Celtic fails to score with market

Think about it. A year ago when Celtic was ignominiously kicked out of the Scottish Cup by the stalwarts of Inverness Somethingorother…

Think about it. A year ago when Celtic was ignominiously kicked out of the Scottish Cup by the stalwarts of Inverness Somethingorother, when John Barnes was sacked as coach and Kenny Dalglish's days as directors of football were numbered, Celtic's share price was hovering around 230p sterling.

Fast forward 12 months. Celtic are top of the pile, streets ahead in Scotland's Premier (what a misnomer) League, Martin O'Neill has become a god to the Parkhead faithful and Celtic are seemingly destined for next year's European Champions League and its attendant television riches.

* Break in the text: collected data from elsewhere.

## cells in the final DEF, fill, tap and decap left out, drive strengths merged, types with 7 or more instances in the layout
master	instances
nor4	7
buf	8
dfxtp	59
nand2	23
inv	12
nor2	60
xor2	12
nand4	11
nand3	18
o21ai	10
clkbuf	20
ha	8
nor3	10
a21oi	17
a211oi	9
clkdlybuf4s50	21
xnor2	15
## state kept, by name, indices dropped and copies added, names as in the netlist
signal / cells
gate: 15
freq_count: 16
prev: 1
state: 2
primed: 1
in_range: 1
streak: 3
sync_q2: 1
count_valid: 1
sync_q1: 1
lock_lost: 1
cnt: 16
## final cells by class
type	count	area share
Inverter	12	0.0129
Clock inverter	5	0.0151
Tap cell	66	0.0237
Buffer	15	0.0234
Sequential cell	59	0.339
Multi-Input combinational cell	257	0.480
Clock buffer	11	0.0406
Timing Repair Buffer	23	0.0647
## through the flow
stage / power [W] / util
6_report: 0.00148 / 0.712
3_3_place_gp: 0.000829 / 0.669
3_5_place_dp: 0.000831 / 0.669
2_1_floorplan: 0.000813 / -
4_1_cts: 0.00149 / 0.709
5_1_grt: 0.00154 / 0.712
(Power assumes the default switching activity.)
==> src/rtl/seq_adder.sv <==
// Chunk-serial adder: sum/co = a+b+ci, CHUNK bits per cycle (optional signed ovf via SEQ_ADDER_OVF_EN).
// Latency: out_valid rises WIDTH/CHUNK edges after the accept edge.
// Backpressure: result held in DONE until out_ready; in_ready only in IDLE.
module seq_adder #(
    parameter int WIDTH = 16,
    parameter int CHUNK = 4
) (
    input  logic             clk,
    input  logic             resetN,
    input  logic             in_valid,
    output logic             in_ready,
    input  logic [WIDTH-1:0] a,
    input  logic [WIDTH-1:0] b,
    input  logic             ci,
    output logic             out_valid,
    input  logic             out_ready,
    output logic [WIDTH-1:0] sum,
    output logic             co
`ifdef SEQ_ADDER_OVF_EN
    ,
    output logic             ovf
`endif
);

    localparam int N  = WIDTH / CHUNK;
    localparam int CW = (N > 1) ? $clog2(N) : 1;

    typedef enum logic [1:0] {
        IDLE = 2'd0,
        RUN  = 2'd1,
        DONE = 2'd2
    } state_t;

    state_t           st_q;
    state_t           st_d;
    logic [CW-1:0]    cnt_q;
    logic             carry_q;
    logic [WIDTH-1:0] a_q;
    logic [WIDTH-1:0] b_q;
    logic [31:0]      base;
    logic [CHUNK:0]   chunk_sum;
    logic             last;

    assign base      = 32'(cnt_q) * CHUNK;
    assign chunk_sum = {1'b0, a_q[base +: CHUNK]} + {1'b0, b_q[base +: CHUNK]}
                     + {{CHUNK{1'b0}}, carry_q};
    assign last      = (cnt_q == CW'(N - 1));

    always_comb begin
        st_d      = st_q;
        in_ready  = 1'b0;
        out_valid = 1'b0;
        case (st_q)
            IDLE: begin
                in_ready = 1'b1;
                if (in_valid) st_d = RUN;
            end
            RUN: begin
                if (last) st_d = DONE;
            end
            DONE: begin
                out_valid = 1'b1;
                if (out_ready) st_d = IDLE;
            end
            default: st_d = IDLE;
        endcase
    end

    always_ff @(posedge clk) begin
        if (!resetN) begin
            st_q    <= IDLE;
            cnt_q   <= '0;
            carry_q <= 1'b0;
            a_q     <= '0;
            b_q     <= '0;
            sum     <= '0;
            co      <= 1'b0;
`ifdef SEQ_ADDER_OVF_EN
            ovf     <= 1'b0;
`endif
        end else begin
            st_q <= st_d;
            case (st_q)
                IDLE: begin
                    if (in_valid) begin
                        a_q     <= a;
                        b_q     <= b;
                        carry_q <= ci;
                        cnt_q   <= '0;
                    end
                end
                RUN: begin
                    sum[base +: CHUNK] <= chunk_sum[CHUNK-1:0];
                    carry_q            <= chunk_sum[CHUNK];
                    cnt_q              <= cnt_q + CW'(1);
                    if (last) begin
                        co <= chunk_sum[CHUNK];
`ifdef SEQ_ADDER_OVF_EN
                        // carry into MSB recovered as a^b^s at the MSB
                        ovf <= a_q[WIDTH-1] ^ b_q[WIDTH-1]
                             ^ chunk_sum[CHUNK-1] ^ chunk_sum[CHUNK];
`endif
                    end
                end
                default: ;
            endcase
        end
    end

endmodule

So the Celtic share price has surely risen because of all this success on the field, hasn't it? Well, sadly for those Celtic fans who flocked to buy Fergus McCann's shares 18 months ago, the share price has gone the opposite way to Celtic's league position. After those dismal first half results this week, Celtic shares were moving below 160p, with analysts seeing further weakness.

On the football side of the business, Celtic have made all the right moves. They hired a bright, articulate, telegenic manager. They bought new players astutely compared to the megamillions spent on journeymen footballers by John Barnes and Kenny Dalglish. The results have been spectacular.

READ MORE

The old enemy Rangers have been hammered into near obscurity and Celtic are near certainties for next year's Champions League. But still the investors are unmoved. So what's wrong?

For a start, football clubs have gone out of fashion with investors. Even Manchester United, with all its merchandising and multimedia riches, as well as its on-the-field success, has seen its share price halve since this time last year. And Man U have gone light years further in developing the non-football side of the business than Celtic.

Celtic has done a £13 million shirt sponsorship deal with ntl, and its income from merchandising has been rising. But apart from being part of the Scottish Premier League's pay-for-view arrangement with BSkyB, there has been no formal link-up with any of the international media giants like BSkyB or Granada.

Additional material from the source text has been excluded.